Sexual Dysfunction and Fertility in Neurogenic Lower Urinary Tract Dysfunction

2019 
In the 90s a better understanding of the pathophysiology of erectile dysfunction (ED) was formulating [1]. Simultaneously the magnitude and the correlates of male sexual dysfunction were getting in focus [2]. A few years later, oral phosphodiesterase type 5 inhibitors (PDE5i) came to use and along came the development of several objective assessment tools to gauge sexual dysfunction in men [3]. Parallel to these developments, lower urinary tract symptoms (LUTS) were under extensive investigations which resulted in a major shift in diagnosis and treatment. Not before long that the association of LUTS and male sexual dysfunction was clear [4]. Therapies that targeted both were tried [5, 6]. The female sexual dysfunction (FSD) finally reached focus and went along the path of development of objective assessment tools, identifying risk factors and looking at treatment options [7]. The association between a neurologic pathology and each facet of the genitourinary dysfunction is rampant in the literature, albite on a paired basis.
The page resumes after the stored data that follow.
`src/rtl/ufq_pkg.sv`:
```
// shared types and constants for the unique identifier queue
package ufq_pkg;

  localparam int DEPTH_DEF    = 16;
  localparam int ID_WIDTH_DEF = 32;
  localparam int FIELD_ID_W   = 32;
  localparam int FIELD_CNT_W  = 5;

  typedef enum logic [1:0] {
    STAT_OK    = 2'd0,
    STAT_DUP   = 2'd1,
    STAT_FULL  = 2'd2,
    STAT_EMPTY = 2'd3
  } ufq_status_e;

  typedef enum logic [0:0] {
    OP_INSERT = 1'b0,
    OP_SERVE  = 1'b1
  } ufq_op_e;

  typedef enum logic [2:0] {
    S_IDLE,
    S_DISPATCH,
    S_SCAN,
    S_APPEND,
    S_HEAD,
    S_FINISH
  } ufq_state_t;

  typedef struct packed {
    logic                   command;
    logic signed [FIELD_ID_W-1:0] id;
  } ufq_req_t;

  typedef struct packed {
    logic [1:0]                   status;
    logic signed [FIELD_ID_W-1:0] served_id;
    logic                         head_valid;
    logic signed [FIELD_ID_W-1:0] head_id;
    logic [FIELD_CNT_W-1:0]       count;
  } ufq_rsp_t;

  typedef struct packed {
    logic        accept;
    logic        scan_start;
    logic        scan_step;
    logic        append;
    logic        pop;
    logic        head_load;
    logic        status_load;
    ufq_status_e status_code;
    logic        out_load;
  } ufq_cmd_t;

  typedef struct packed {
    logic is_serve;
    logic empty;
    logic full;
    logic scan_done;
    logic match;
    logic out_free;
  } ufq_flags_t;

endpackage

```
`src/rtl/unique_id_fifo_queue.sv`:
```
// top level of the first-in first-out queue of unique identifiers
//
//   channel  handshake              payload
//   req      req_valid / req_stall  req: command, id
//   rsp      rsp_valid / rsp_stall  rsp: status, served_id, head_valid, head_id, count
//
// how long an insert takes is set by the duplicate scan, which reads one ring entry per
// cycle through the single read port; a duplicate ends the scan early, and an insert
// refused as full skips the append step; a serve on an empty queue skips the head load step
// synchronous reset empties the ring; entries are never cleared
// a new request is taken while a result waits; a stalled result holds the block
// in its final step until the result register frees
module unique_id_fifo_queue #(
  parameter int DEPTH    = ufq_pkg::DEPTH_DEF,
  parameter int ID_WIDTH = ufq_pkg::ID_WIDTH_DEF
) (
  input  logic              clk,
  input  logic              rst,
  input  logic              req_valid,
  output logic              req_stall,
  input  ufq_pkg::ufq_req_t req,
  output logic              rsp_valid,
  input  logic              rsp_stall,
  output ufq_pkg::ufq_rsp_t rsp
);
  import ufq_pkg::*;

  ufq_cmd_t   cmd;
  ufq_flags_t flags;

  ufq_ctrl u_ctrl (
    .clk       (clk),
    .rst       (rst),
    .req_valid (req_valid),
    .flags     (flags),
    .cmd       (cmd),
    .req_stall (req_stall)
  );

  ufq_dp #(
    .DEPTH    (DEPTH),
    .ID_WIDTH (ID_WIDTH)
  ) u_dp (
    .clk       (clk),
    .rst       (rst),
    .req       (req),
    .rsp_stall (rsp_stall),
    .cmd       (cmd),
    .flags     (flags),
    .rsp       (rsp),
    .rsp_valid (rsp_valid)
  );

endmodule

```
`src/rtl/ufq_ctrl.sv`:
```
// controller state machine for the unique identifier queue
module ufq_ctrl (
  input  logic              clk,
  input  logic              rst,
  input  logic              req_valid,
  input  ufq_pkg::ufq_flags_t flags,
  output ufq_pkg::ufq_cmd_t cmd,
  output logic              req_stall
);
  import ufq_pkg::*;

  ufq_state_t state;
  ufq_state_t state_next;

  always_ff @(posedge clk) begin
    if (rst) begin
      state <= S_IDLE;
    end else begin
      state <= state_next;
    end
  end

  always_comb begin
    state_next      = state;
    cmd             = '0;
    cmd.status_code = STAT_OK;
    req_stall       = 1'b1;
    case (state)
      S_IDLE: begin
        req_stall  = 1'b0;
        cmd.accept = req_valid;
        if (req_valid) begin
          state_next = S_DISPATCH;
        end
      end
      S_DISPATCH: begin
        if (flags.is_serve) begin
          if (flags.empty) begin
            cmd.status_load = 1'b1;
            cmd.status_code = STAT_EMPTY;
            state_next      = S_FINISH;
          end else begin
            cmd.pop    = 1'b1;
            state_next = S_HEAD;
          end
        end else begin
          cmd.scan_start = 1'b1;
          state_next     = S_SCAN;
        end
      end
      S_SCAN: begin
        cmd.scan_step = 1'b1;
        if (flags.scan_done) begin
          if (flags.match) begin
            cmd.status_load = 1'b1;
            cmd.status_code = STAT_DUP;
            state_next      = S_FINISH;
          end else if (flags.full) begin
            cmd.status_load = 1'b1;
            cmd.status_code = STAT_FULL;
            state_next      = S_FINISH;
          end else begin
            state_next = S_APPEND;
          end
        end
      end
      S_APPEND: begin
        cmd.append = 1'b1;
        state_next = S_FINISH;
      end
      S_HEAD: begin
        cmd.head_load = 1'b1;
        state_next    = S_FINISH;
      end
      S_FINISH: begin
        if (flags.out_free) begin
          cmd.out_load = 1'b1;
          state_next   = S_IDLE;
        end
      end
      default: begin
        state_next = S_IDLE;
      end
    endcase
  end

endmodule

```
`src/rtl/ufq_dp.sv`:
```
// datapath: entry ring, pointers, duplicate scan and result register
module ufq_dp #(
  parameter int DEPTH    = ufq_pkg::DEPTH_DEF,
  parameter int ID_WIDTH = ufq_pkg::ID_WIDTH_DEF
) (
  input  logic                clk,
  input  logic                rst,
  input  ufq_pkg::ufq_req_t   req,
  input  logic                rsp_stall,
  input  ufq_pkg::ufq_cmd_t   cmd,
  output ufq_pkg::ufq_flags_t flags,
  output ufq_pkg::ufq_rsp_t   rsp,
  output logic                rsp_valid
);
  import ufq_pkg::*;

  localparam int IW = $clog2(DEPTH);
  localparam int CW = $clog2(DEPTH + 1);

  logic [ID_WIDTH-1:0] store [DEPTH];
  logic [ID_WIDTH-1:0] rdata;
  logic [IW-1:0]       rd_addr;

  logic                op;
  logic [ID_WIDTH-1:0] key;
  logic [IW-1:0]       head;
  logic [IW-1:0]       tail;
  logic [CW-1:0]       count;
  logic [ID_WIDTH-1:0] head_reg;
  logic [ID_WIDTH-1:0] served;
  ufq_status_e         status_reg;

  logic [IW-1:0]       scan_ptr;
  logic [CW-1:0]       scan_left;
  logic                pend;
  logic                match_reg;
  logic                issue;
  logic                hit;

  logic [ID_WIDTH+FIELD_ID_W-1:0] id_wide;
  logic [ID_WIDTH+FIELD_ID_W-1:0] head_wide;
  logic [ID_WIDTH+FIELD_ID_W-1:0] served_wide;
  logic [CW+FIELD_CNT_W-1:0]      cnt_wide;

  function automatic logic [IW-1:0] ring_next(input logic [IW-1:0] pos);
    logic [IW-1:0] nxt;
    if (pos == IW'(DEPTH - 1)) begin
      nxt = '0;
    end else begin
      nxt = pos + IW'(1);
    end
    return nxt;
  endfunction

  assign id_wide = {{ID_WIDTH{1'b0}}, req.id};
  assign issue   = cmd.scan_step && (scan_left != '0) && !match_reg && !hit;
  assign hit     = pend && (rdata == key);
  assign rd_addr = cmd.pop ? ring_next(head) : scan_ptr;

  // entry ring
  always_ff @(posedge clk) begin
    if (cmd.append) begin
      store[tail] <= key;
    end
    rdata <= store[rd_addr];
  end

  // request capture and queue state
  always_ff @(posedge clk) begin
    if (rst) begin
      head  <= '0;
      tail  <= '0;
      count <= '0;
    end else begin
      if (cmd.append) begin
        tail  <= ring_next(tail);
        count <= count + CW'(1);
      end else if (cmd.pop) begin
        head  <= ring_next(head);
        count <= count - CW'(1);
      end
    end
  end

  always_ff @(posedge clk) begin
    if (cmd.accept) begin
      op         <= req.command;
      key        <= id_wide[ID_WIDTH-1:0];
      served     <= '0;
      status_reg <= STAT_OK;
    end else if (cmd.status_load) begin
      status_reg <= cmd.status_code;
    end
    if (cmd.pop) begin
      served <= head_reg;
    end
    if (cmd.append && (count == '0)) begin
      head_reg <= key;
    end else if (cmd.head_load) begin
      head_reg <= rdata;
    end
  end

  // duplicate scan, one read issued per cycle
  always_ff @(posedge clk) begin
    if (rst) begin
      pend      <= 1'b0;
      match_reg <= 1'b0;
    end else if (cmd.scan_start) begin
      pend      <= 1'b0;
      match_reg <= 1'b0;
    end else if (cmd.scan_step) begin
      pend <= issue;
      if (hit) begin
        match_reg <= 1'b1;
      end
    end
  end

  always_ff @(posedge clk) begin
    if (cmd.scan_start) begin
      scan_ptr  <= head;
      scan_left <= count;
    end else if (issue) begin
      scan_ptr  <= ring_next(scan_ptr);
      scan_left <= scan_left - CW'(1);
    end
  end

  always_comb begin
    flags.is_serve  = (op == OP_SERVE);
    flags.empty     = (count == '0);
    flags.full      = (count >= CW'(DEPTH));
    flags.match     = hit || match_reg;
    flags.scan_done = hit || match_reg || (!pend && (scan_left == '0));
    flags.out_free  = !rsp_valid || !rsp_stall;
  end

  // result register
  assign head_wide   = {{FIELD_ID_W{1'b0}}, head_reg};
  assign served_wide = {{FIELD_ID_W{1'b0}}, served};
  assign cnt_wide    = {{FIELD_CNT_W{1'b0}}, count};

  always_ff @(posedge clk) begin
    if (rst) begin
      rsp_valid <= 1'b0;
    end else if (cmd.out_load) begin
      rsp_valid <= 1'b1;
    end else if (!rsp_stall) begin
      rsp_valid <= 1'b0;
    end
  end

  always_ff @(posedge clk) begin
    if (cmd.out_load) begin
      rsp.status     <= status_reg;
      rsp.served_id  <= served_wide[FIELD_ID_W-1:0];
      rsp.head_valid <= (count != '0);
      rsp.head_id    <= (count != '0) ? head_wide[FIELD_ID_W-1:0] : '0;
      rsp.count      <= cnt_wide[FIELD_CNT_W-1:0];
    end
  end

endmodule

```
The association between a neurologic pathology and either ED, orgasm, ejaculatory dysfunction, LUTS, fertility or FSD was repeatedly reported (Fig. 56.1). On the other hand, the association of LUTS on one hand and either male or female sexual dysfunction was a subject of many reports. There is a paucity of reporting of the association of the three conditions together whether in men or women. The purpose of this review is to shed light on citations that had a clear view of the presence of such association and how it was managed.